Ammar’s answer is structural. Part of it is the limit regime — daily caps that make a mobile wallet usable for a chai run but not a real-world purchase. Part of it is that the consumer faces no penalty for staying in cash. “Cash has zero cost for the consumer. I have a hundred thousand rupees in my pocket. I can walk around with it. What is going to incentivise me to use an app? The app has to do something cash cannot. The one thing it can offer is convenience.”

If the app is not convenient, he argues, the user tries once, tries twice, and abandons it. It has to work one hundred percent of the time. He runs through the contrast: Spotify entered Pakistan and signed him up in two minutes — email address, card number, done. The local music apps that preceded it shipped with no user interface to speak of, no payment adoption, and no design intuition. “Spotify killed them.” His broader claim is that no Pakistani consumer app stands up as something a person would describe as world-class. He challenges Muzamil to name one. Neither of them can.

He ends the section with a point about audience. “The first people who build these apps in Pakistan are people like us. And the apps are built in English — for two percent of the country.” His frustration is that the lowest-income segment is being squeezed for the data and the transaction volume but is not being given a product designed for them. The opportunity is to build for that market properly, not to extract from it.

The two scenarios for 2050

In the closing stretch, Muzamil asks his standard long-arc question. Ammar is thirty-five. Where does he see Pakistan in 2050, when his children are reaping the consequences of the decisions made now? Given that he is a risk officer by training, Muzamil asks for the worst case, the middle case, and the best.

Ammar refuses the middle case. “There is no middle ground.” His worst case is the country continuing on its current trajectory. Income levels, lifestyle, and basic indicators have deteriorated, and another twenty years of three-to-four-percent growth produces a Pakistan that has been overtaken decisively by its peers. He uses Vietnam as the comparison point. “Until 2004, Pakistan and Vietnam had roughly the same income per capita. Today Vietnam is four times Pakistan.” Sixteen years. One sustained growth period of ten to twenty years at five percent or more, he argues, would compound into a completely different country.

The best case he describes is income per capita of fifteen thousand dollars or more, an economy that has moved beyond agriculture into whatever the technology-plus stack of the 2050s turns out to be, and — most importantly — the basics working.

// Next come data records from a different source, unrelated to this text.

<file path="src/rtl/i2c_bm_pkg.sv">
package i2c_bm_pkg;

    localparam int REG_W = 32;
    localparam int BYTE_W = 8;
    localparam int BITS_PER_BYTE = BYTE_W + 1;

    localparam logic [1:0] A_CTRL = 2'd0;
    localparam logic [1:0] A_DATA = 2'd1;
    localparam logic [1:0] A_STAT = 2'd2;

    localparam int C_XFER  = 0;
    localparam int C_START = 1;
    localparam int C_STOP  = 2;
    localparam int C_NACK  = 3;
    localparam int C_ABORT = 4;

    localparam int N_EVT = 4;
    localparam int EVT_LSB = 4;

    typedef enum logic [2:0] {
        E_IDLE,
        E_HOLD,
        E_START,
        E_BIT,
        E_STOP
    } eng_state_t;

    typedef struct packed {
        logic start;
        logic stop;
        logic nack;
        logic abort;
    } cmd_t;

    typedef struct packed {
        logic berr;
        logic al;
        logic rxf;
        logic txe;
    } evt_t;

    typedef struct packed {
        logic bus_busy;
        logic unit_busy;
        logic ack;
        logic rd_mode;
    } live_t;

    function automatic logic [REG_W-1:0] stat_word(logic [N_EVT-1:0] lat, live_t lv);
        return {{(REG_W-N_EVT-4){1'b0}}, lat, lv};
    endfunction

    function automatic logic [REG_W-1:0] ctrl_word(logic xfer, cmd_t q);
        return {{(REG_W-4){1'b0}}, q.nack, q.stop, q.start, xfer};
    endfunction

endpackage

</file>
<file path="src/rtl/i2c_bm_clkgen.sv">
module i2c_bm_clkgen #(
    parameter int QDIV = 125
) (
    input  logic clk,
    input  logic rst,
    output logic tick_o
);
    localparam int CW = (QDIV > 2) ? $clog2(QDIV) : 1;
    localparam logic [CW-1:0] LAST = CW'(QDIV - 1);

    logic [CW-1:0] cnt_q;

    always_ff @(posedge clk) begin
        if (rst) begin
            cnt_q  <= '0;
            tick_o <= 1'b0;
        end else begin
            tick_o <= (cnt_q == LAST);
            cnt_q  <= (cnt_q == LAST) ? '0 : cnt_q + 1'b1;
        end
    end

    initial begin
        assert (QDIV >= 2) else $error("quarter divider too small");
    end
endmodule

</file>
<file path="src/rtl/i2c_bm_engine.sv">
module i2c_bm_engine
    import i2c_bm_pkg::*;
(
    input  logic              clk,
    input  logic              rst,
    input  logic              tick,
    input  logic              cmd_go,
    input  cmd_t              cmd,
    input  logic [BYTE_W-1:0] tx_byte,
    input  logic              sda_i,
    output logic              scl_low_o,
    output logic              sda_low_o,
    output evt_t              ev_o,
    output logic [BYTE_W-1:0] rx_byte_o,
    output live_t             live_o
);
    localparam int BCW = $clog2(BITS_PER_BYTE);
    localparam logic [BCW-1:0] ACK_SLOT = BCW'(BYTE_W);

    eng_state_t        st_q;
    logic [1:0]        qtr_q;
    logic [BCW-1:0]    bcnt_q;
    logic [BYTE_W-1:0] sh_q;
    logic [BYTE_W-1:0] rx_q;
    logic              dir_rd_q, mode_rd_q, stop_after_q, nack_after_q;
    logic              scl_low_q, sda_low_q, bus_busy_q, ack_q;
    evt_t              ev_q;

    always_ff @(posedge clk) begin
        if (rst) begin
            st_q         <= E_IDLE;
            qtr_q        <= '0;
            bcnt_q       <= '0;
            sh_q         <= '0;
            rx_q         <= '0;
            dir_rd_q     <= 1'b0;
            mode_rd_q    <= 1'b0;
            stop_after_q <= 1'b0;
            nack_after_q <= 1'b0;
            scl_low_q    <= 1'b0;
            sda_low_q    <= 1'b0;
            bus_busy_q   <= 1'b0;
            ack_q        <= 1'b0;
            ev_q         <= '0;
        end else begin
            ev_q <= '0;
            if (cmd_go) begin
                qtr_q  <= '0;
                bcnt_q <= '0;
                if (cmd.abort) begin
                    st_q <= E_STOP;
                end else begin
                    sh_q         <= tx_byte;
                    stop_after_q <= cmd.stop;
                    nack_after_q <= cmd.nack;
                    if (cmd.start) begin
                        mode_rd_q <= tx_byte[0];
                        dir_rd_q  <= 1'b0;
                        st_q      <= E_START;
                    end else begin
                        dir_rd_q <= mode_rd_q;
                        st_q     <= E_BIT;
                    end
                end
            end else if (tick) begin
                qtr_q <= qtr_q + 2'd1;
                case (st_q)
                    E_HOLD: sda_low_q <= 1'b0;
                    E_START: begin
                        case (qtr_q)
                            2'd0: sda_low_q <= 1'b0;
                            2'd1: scl_low_q <= 1'b0;
                            2'd2: begin
                                sda_low_q  <= 1'b1;
                                bus_busy_q <= 1'b1;
                            end
                            default: begin
                                scl_low_q <= 1'b1;
                                st_q      <= E_BIT;
                            end
                        endcase
                    end
                    E_BIT: begin
                        case (qtr_q)
                            2'd0: begin
                                if (bcnt_q == ACK_SLOT)
                                    sda_low_q <= dir_rd_q & ~nack_after_q;
                                else
                                    sda_low_q <= ~dir_rd_q & ~sh_q[BYTE_W-1];
                            end
                            2'd1: scl_low_q <= 1'b0;
                            2'd2: begin
                                if (bcnt_q != ACK_SLOT) begin
                                    if (!dir_rd_q && !sda_low_q && !sda_i) begin
                                        st_q       <= E_IDLE;
                                        scl_low_q  <= 1'b0;
                                        sda_low_q  <= 1'b0;
                                        bus_busy_q <= 1'b0;
                                        ev_q.al    <= 1'b1;
                                    end else begin
                                        sh_q <= {sh_q[BYTE_W-2:0], sda_i};
                                    end
                                end else begin
                                    ack_q <= sda_i;
                                    if (!dir_rd_q && sda_i)
                                        ev_q.berr <= 1'b1;
                                end
                            end
                            default: begin
                                scl_low_q <= 1'b1;
                                if (bcnt_q != ACK_SLOT) begin
                                    bcnt_q <= bcnt_q + 1'b1;
                                end else begin
                                    bcnt_q <= '0;
                                    if (dir_rd_q) begin
                                        ev_q.rxf <= 1'b1;
                                        rx_q     <= sh_q;
                                    end else begin
                                        ev_q.txe <= 1'b1;
                                    end
                                    st_q <= stop_after_q ? E_STOP : E_HOLD;
                                end
                            end
                        endcase
                    end
                    E_STOP: begin
                        case (qtr_q)
                            2'd0: scl_low_q <= 1'b1;
                            2'd1: sda_low_q <= 1'b1;
                            2'd2: scl_low_q <= 1'b0;
                            default: begin
                                sda_low_q  <= 1'b0;
                                bus_busy_q <= 1'b0;
                                st_q       <= E_IDLE;
                            end
                        endcase
                    end
                    default: ;
                endcase
            end
        end
    end

    assign scl_low_o = scl_low_q;
    assign sda_low_o = sda_low_q;
    assign ev_o      = ev_q;
    assign rx_byte_o = rx_q;

    always_comb begin
        live_o.bus_busy  = bus_busy_q;
        live_o.unit_busy = (st_q != E_IDLE) && (st_q != E_HOLD);
        live_o.ack       = ack_q;
        live_o.rd_mode   = mode_rd_q;
    end

    // arbitration loss leaves both lines released and the sequencer idle
    p_al_release_r8: assert property (@(posedge clk) disable iff (rst)
        ev_q.al |-> (!scl_low_q && !sda_low_q && st_q == E_IDLE && !bus_busy_q));

    // the bus is never declared free while a line is still pulled low
    p_stop_release_r5: assert property (@(posedge clk) disable iff (rst)
        $fell(bus_busy_q) |-> (!scl_low_q && !sda_low_q));

    // a bus error is only flagged together with a NACK level
    p_berr_nack_r7: assert property (@(posedge clk) disable iff (rst)
        ev_q.berr |-> ack_q);

    // one byte ends either as transmitted or as received, never both
    p_txe_rxf_excl_r3: assert property (@(posedge clk) disable iff (rst)
        $onehot0({ev_q.txe, ev_q.rxf, ev_q.al}));

    // SDA only changes while SCL is held low, except for START/STOP edges
    p_sda_while_low_r2: assert property (@(posedge clk) disable iff (rst)
        (st_q == E_BIT && !$stable(sda_low_q) && !ev_q.al) |-> $past(scl_low_q));
endmodule

</file>
<file path="src/rtl/i2c_bm_regs.sv">
module i2c_bm_regs
    import i2c_bm_pkg::*;
(
    input  logic              clk,
    input  logic              rst,
    input  logic              wr_en,
    input  logic [1:0]        wr_addr,
    input  logic [REG_W-1:0]  wr_data,
    input  logic [1:0]        rd_addr,
    output logic [REG_W-1:0]  rd_data,
    input  evt_t              ev_i,
    input  logic [BYTE_W-1:0] rx_byte_i,
    input  live_t             live_i,
    output logic              cmd_go_o,
    output cmd_t              cmd_o,
    output logic [BYTE_W-1:0] tx_byte_o
);
    logic              xfer_q;
    cmd_t              qual_q;
    logic [BYTE_W-1:0] dbuf_q;
    logic [N_EVT-1:0]  lat_q;
    logic [N_EVT-1:0]  ev_vec;
    logic              ctrl_wr, data_wr, stat_wr, byte_done;

    assign ev_vec    = ev_i;
    assign ctrl_wr   = wr_en && (wr_addr == A_CTRL);
    assign data_wr   = wr_en && (wr_addr == A_DATA);
    assign stat_wr   = wr_en && (wr_addr == A_STAT);
    assign byte_done = ev_i.txe | ev_i.rxf | ev_i.al;

    assign cmd_go_o = ctrl_wr && !live_i.unit_busy &&
                      (wr_data[C_XFER] || wr_data[C_ABORT]);

    always_comb begin
        cmd_o.start = wr_data[C_XFER] & wr_data[C_START];
        cmd_o.stop  = wr_data[C_XFER] & wr_data[C_STOP];
        cmd_o.nack  = wr_data[C_XFER] & wr_data[C_NACK];
        cmd_o.abort = ~wr_data[C_XFER] & wr_data[C_ABORT];
    end
    assign tx_byte_o = dbuf_q;

    always_ff @(posedge clk) begin
        if (rst) begin
            xfer_q <= 1'b0;
            qual_q <= '0;
            dbuf_q <= '0;
        end else begin
            if (cmd_go_o) begin
                qual_q <= cmd_o;
                xfer_q <= wr_data[C_XFER];
            end else if (byte_done) begin
                xfer_q <= 1'b0;
            end
            if (ev_i.rxf)
                dbuf_q <= rx_byte_i;
            else if (data_wr && !xfer_q)
                dbuf_q <= wr_data[BYTE_W-1:0];
        end
    end

    for (genvar gi = 0; gi < N_EVT; gi++) begin : g_lat
        always_ff @(posedge clk) begin
            if (rst)
                lat_q[gi] <= 1'b0;
            else if (ev_vec[gi])
                lat_q[gi] <= 1'b1;
            else if (stat_wr && wr_data[EVT_LSB+gi])
                lat_q[gi] <= 1'b0;
        end

        // a write of 1 to a sticky bit with no new event clears it
        p_w1c_r9: assert property (@(posedge clk) disable iff (rst)
            (stat_wr && wr_data[EVT_LSB+gi] && !ev_vec[gi]) |=> !lat_q[gi]);
    end

    always_comb begin
        case (rd_addr)
            A_CTRL:  rd_data = ctrl_word(xfer_q, qual_q);
            A_DATA:  rd_data = {{(REG_W-BYTE_W){1'b0}}, dbuf_q};
            A_STAT:  rd_data = stat_word(lat_q, live_i);
            default: rd_data = '0;
        endcase
    end

    // the data buffer holds while a transfer owns it
    p_data_hold_r10: assert property (@(posedge clk) disable iff (rst)
        (data_wr && xfer_q && !ev_i.rxf) |=> $stable(dbuf_q));

    // transfer bit drops once the byte is finished
    p_xfer_clear_r10: assert property (@(posedge clk) disable iff (rst)
        (byte_done && !cmd_go_o) |=> !xfer_q);
endmodule

</file>
<file path="src/rtl/i2c_byte_master.sv">
module i2c_byte_master
    import i2c_bm_pkg::*;
#(
    parameter int QDIV = 125
) (
    input  logic             clk,
    input  logic             rst,
    input  logic             reg_wr_en,
    input  logic [1:0]       reg_wr_addr,
    input  logic [REG_W-1:0] reg_wr_data,
    input  logic [1:0]       reg_rd_addr,
    output logic [REG_W-1:0] reg_rd_data,
    output logic             scl_oe_o,
    output logic             sda_oe_o,
    input  logic             sda_i
);
    logic              tick;
    logic              cmd_go;
    cmd_t              cmd;
    logic [BYTE_W-1:0] tx_byte, rx_byte;
    evt_t              ev;
    live_t             live;

    i2c_bm_clkgen #(.QDIV(QDIV)) u_clkgen (
        .clk    (clk),
        .rst    (rst),
        .tick_o (tick)
    );

    i2c_bm_regs u_regs (
        .clk       (clk),
        .rst       (rst),
        .wr_en     (reg_wr_en),
        .wr_addr   (reg_wr_addr),
        .wr_data   (reg_wr_data),
        .rd_addr   (reg_rd_addr),
        .rd_data   (reg_rd_data),
        .ev_i      (ev),
        .rx_byte_i (rx_byte),
        .live_i    (live),
        .cmd_go_o  (cmd_go),
        .cmd_o     (cmd),
        .tx_byte_o (tx_byte)
    );

    i2c_bm_engine u_engine (
        .clk       (clk),
        .rst       (rst),
        .tick      (tick),
        .cmd_go    (cmd_go),
        .cmd       (cmd),
        .tx_byte   (tx_byte),
        .sda_i     (sda_i),
        .scl_low_o (scl_oe_o),
        .sda_low_o (sda_oe_o),
        .ev_o      (ev),
        .rx_byte_o (rx_byte),
        .live_o    (live)
    );
endmodule

</file>
<file path="config.mk">
export PLATFORM = sky130hd
export DESIGN_NAME = i2c_byte_master
export DESIGN_NICKNAME = d
export VERILOG_FILES = /design/src/rtl/i2c_bm_pkg.sv /design/src/rtl/i2c_bm_clkgen.sv /design/src/rtl/i2c_bm_engine.sv /design/src/rtl/i2c_bm_regs.sv /design/src/rtl/i2c_byte_master.sv
export SDC_FILE = /design/constraint.sdc
export NUM_CORES = 1
export LEC_CHECK = 0
export BUFFER_PORTS_ARGS = -buffer_cell sky130_fd_sc_hd__buf_2
export CAP_MARGIN = 20
export CORE_MARGIN = 8
export CORE_UTILIZATION = 27
export DETAILED_ROUTE_END_ITERATION = 6
export GPL_TIMING_DRIVEN = 0
export RECOVER_POWER = 100
export SYNTH_ARGS = -nofsm -noshare
export SYNTH_HDL_FRONTEND = slang
export SYNTH_SLANG_ARGS = --single-unit
</file>
<file path="constraint.sdc">
create_clock -name clk -period 5.53 [get_ports clk]
set_input_delay 1.659 -clock clk [delete_from_list [all_inputs] [get_ports clk]]
set_output_delay 1.659 -clock clk [all_outputs]
set_load 0.05 [all_outputs]
</file>
## Yosys cells after proc, flatten, opt, wreduce, memory -nomap -nowiden

Index checks and enable logic that the tools add are counted.

| word-level totals | value |
|---|---|
| input port bits | 40 |
| bits in registers | 61 |
| logic and storage cells | 193 |

| cells by class | value |
|---|---|
| bitwise gates (word level) | 19 |
| muxes and demuxes | 53 |
| reductions and logical operators | 55 |
| $add $sub $neg | 3 |
| eq/ne operators | 35 |

Operators by type and width:

| kind | count |
|---|---|
| 8-bit 2-to-1 mux | 9 |
| 8-bit AND reduction | 4 |
| 3-bit 2-to-1 mux | 9 |
| 8-bit case mux with 3 select lines | 1 |
| 1-bit 2-to-1 mux | 22 |
| 2-bit nonzero test | 10 |
| 1-bit logical AND | 14 |
| 2-bit != test, second input constant | 6 |
| 3-bit by 1-bit != test with 1-bit output, second input constant | 4 |
| 6-bit AND reduction | 2 |
| 6-bit OR reduction | 2 |
| 1-bit inverter | 11 |
| 1-bit case mux with 2 select lines | 5 |
| 3-bit != test, second input constant | 3 |
| 1-bit case mux with 3 select lines | 3 |
| 3-bit case mux with 3 select lines | 1 |
| 2-bit by 1-bit != test with 1-bit output, second input constant | 4 |
| 4-bit by 3-bit != test with 1-bit output, second input constant | 2 |
| 4-bit != test, second input constant | 2 |
| 4-bit nonzero test | 2 |
| 2-bit OR reduction | 4 |
| 8-bit OR reduction | 1 |
| 7-bit by 1-bit adder with 7-bit output, second input constant | 1 |
| 7-bit == test, second input constant | 1 |
| 22 further kinds | 42 |

## Longest topological paths before layout

Gate-level depths: netlist of run 1.

| depth | value |
|---|---|
| depth after elaboration | 9 |
| gate-level depth with buffers | 8 |
| depth with buffers taken out | 7 |

## Hierarchy

A second synthesis of run 1 with hierarchy kept.

| unflattened totals | value |
|---|---|
| cell total of the unflattened synthesis | 396 |
| area total of the unflattened synthesis | 3,412.0 um^2 |

Modules (own cells, without submodules):

| module | instances | sequential area each (um^2) | cells an instance | area each (um^2) |
|---|---|---|---|---|
| i2c_bm_engine | 1 | 740.7 | 226 | 2,020.7 |
| i2c_bm_regs | 1 | 320.3 | 135 | 1,068.5 |
| i2c_bm_clkgen | 1 | 160.2 | 35 | 322.8 |

## Worst setup path before layout of run 1

No wires, ideal clock.

| timing | value |
|---|---|
| path kind | in2out |
| start | in reg_rd_addr[0] |
| end | out reg_rd_data[0] |
| data required time | 3.871 ns |
| path slack | 0.776 ns |
| stages | 3 |
| buffers on the path | 1 |
| data arrival time | 3.095 ns |
| cells stage by stage | clkbuf_1 -> mux2i_1 -> o21ai_0 |

| between the ends | value |
|---|---|
| longest elaborated chain between the ends | 2 |

RTL lines:

| element | RTL line | RTL |
|---|---|---|
| start: declaration | i2c_byte_master.sv:11 | `input logic [1:0] reg_rd_addr,` |
| 2-bit == test, or another cell as far along | i2c_bm_regs.sv:77 | `case (rd_addr)` |
| 8-bit case mux with 3 select lines (*) | i2c_bm_regs.sv:77 |  |
| end: declaration | i2c_byte_master.sv:12 | `output logic [REG_W-1:0] reg_rd_data,` |

Every way passes the cells marked *; elsewhere a longest branch is shown, timed or not.

## Worst setup path in the final report of run 1

| timing | value |
|---|---|
| start | in reg_rd_addr[0] |
| end | out reg_rd_data[5] |

Same word-level chain as after synthesis.

==> impl_metrics.yaml, run 1 <==
status:
  outcome: "finished, final reports clean"
worst_setup_path:
  cp.arrival_ns: 3.05
  start_kind: "input port"
  rrSetupSlack_ns: 3.19
  crit_path_cell_trace: "clkbuf_1, nor2b_1, a22o_1, clkbuf_1"
  crit_family: "buffers and inverters"
  criticalPathCategory: "in2out"
  cp_num_buf_inv: 2
  slowest_delay_ns: 0.47
  cp.required_ns: 3.87
  crit_top_cell: "clkbuf_1"
  critPathSlowestCell: "clkbuf_1"
  critPathMaxFanout: 7
  endpoint_kind: "primary output"
grt:
  grt_start_max_net_pins: 12
  grt_pass1_wl_mm: 13.75
  overflow: 0
  grt_use_total_pct: 10.68
  grt_pass1_vias: 2768
  antenna_found_initial: 0
power:
  peakVddDrop_v: 0.0001685
  p_leak_nw: 1.538
  power.density_mw_per_mm2: 297.0
  total_power_mw: 1.135
synthesis:
  synth-edff-count: 0
  synthDistinctLibCells: 50
  ys_ff_latch: 61
  synth_cells: 386
  synth_warnings: 0
  avgSynthCellArea_um2: 8.198
  ys.flop_type: "dfxtp_1"
  synthArstFlopShare_pct: 0
  syn_area_mm2: 0.003164
  synth-seq-area-share_pct: 38.59
place:
  place_ws_ns: 1.027
  dpl_cell_area_mm2: 0.003550
  place_inst: 576
  port_buffers: 24
  place_congestion: 0.8698
  dp_hpwl_mm: 6.194
floorplanning:
  die_y_um: 124.3
  row_count: 39
  core-area_mm2: 0.01142
  start_util_pct: 27.71
  die_x_um: 124.3
  pin_count: 74
  die-area_mm2: 0.01544
finish:
  drive_gt1_share_pct: 12.03
  stdcell_area_mm2: 0.003821
  num_antenna_cells: 0
  area_growth_pct: 20.76
  finalNetCount: 492
  fill_cells: 1204
  final_cells: 592
timing:
  worst_slack_ns: 0.8245
  tns_ns: 0
  finalHoldViolations: 0
  slew_viol_final: 0
  slew_headroom_pct: 45.88
  tightestPinTransition_ns: 0.8080
  timing.fmax_mhz: 212.5
  setup_viol: 0
  finalCritPeriodShare_pct: 85.09
  period_minus_slack_ns: 4.706
  rsz0062_at_grt: "false"
  clock-skew-final_ns: 0.005060
clock_network:
  cts.clk_slew.worst_paths_ns: 0.05
  post-cts-setup-buffers: 0
  cts-resized-gates: 0
  cts_hold_buf: 0
  cts-root-buf: "clkbuf_16"
  cts.path.max_buffers: 2
  cts_sinks: 61
  cts_buffers: 9
  worstSkewPairLatency_ns: 0.33
  cts_tree: "yes"
  htree_levels: 3
route:
  firstDrtPassIters: 4
  drt_iter0_drc: 168
  vias: 2796
  viasPerCell: 4.723
  wire_per_inst_um: 13.95
  drc: 0
  antenna_left: 0
  wirelength_mm: 8.257
hold_path:
  worstHoldPathType: "reg2reg"
run:
  maxCapViolations: 0
==> cells by family (layout without fill, tap and decap cells) <==
logic type	after synthesis	after routing	share of synthesized area, %
xor+xnor	7	7	1.938
flops	61	61	38.59
other cells	1	24	0.1185
compound gates	69	69	15.22
mux	25	25	7.908
fa+ha+maj	8	8	3.163
buf+inv	57	97	9.806
simple gates	158	158	23.25
==> flip-flops by register name, summed over array words and instances, names as in the netlist, 2 cells and up <==
| name | flops |
|---|---|
| u_clkgen.cnt_q | 7 |
| u_engine.rx_byte_o | 8 |
| u_engine.st_q | 3 |
| u_engine.sh_q | 8 |
| u_regs.qual_q | 3 |
| u_engine.ev_o | 4 |
| u_regs.lat_q | 4 |
| u_engine.qtr_q | 2 |
| u_engine.bcnt_q | 4 |
| u_regs.tx_byte_o | 8 |
==> layer usage <==
metal  vias up  track usage [%]  share of wire, %
met1      1283            12.55                45
li1       1408                -                 -
met2        95            17.79                46
met4         0            3.260               1.1
met5         -                0                 0
met3        10            3.745               7.8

Drinkable tap water. Functional public schools. Accessible health care. He frames the order of operations bluntly. “Give people water and food. The rest will figure itself out. Give them school education. Give them health. People will do the rest.” The reason it has not happened is not the land — Pakistan has five rivers and fertile soil — but mechanisation and policy. Pakistani crop yields, he notes, are among the worst in the world, and the problem is operational, not natural.

By the end of the conversation, Muzamil makes the standard ask: if a listener is going to disagree, do it in the comments, not by quietly unfollowing. He tells the audience he would personally like to know what specific steps could push the country toward eight or nine percent growth — a thread he wants to pull on with Ammar in a second conversation.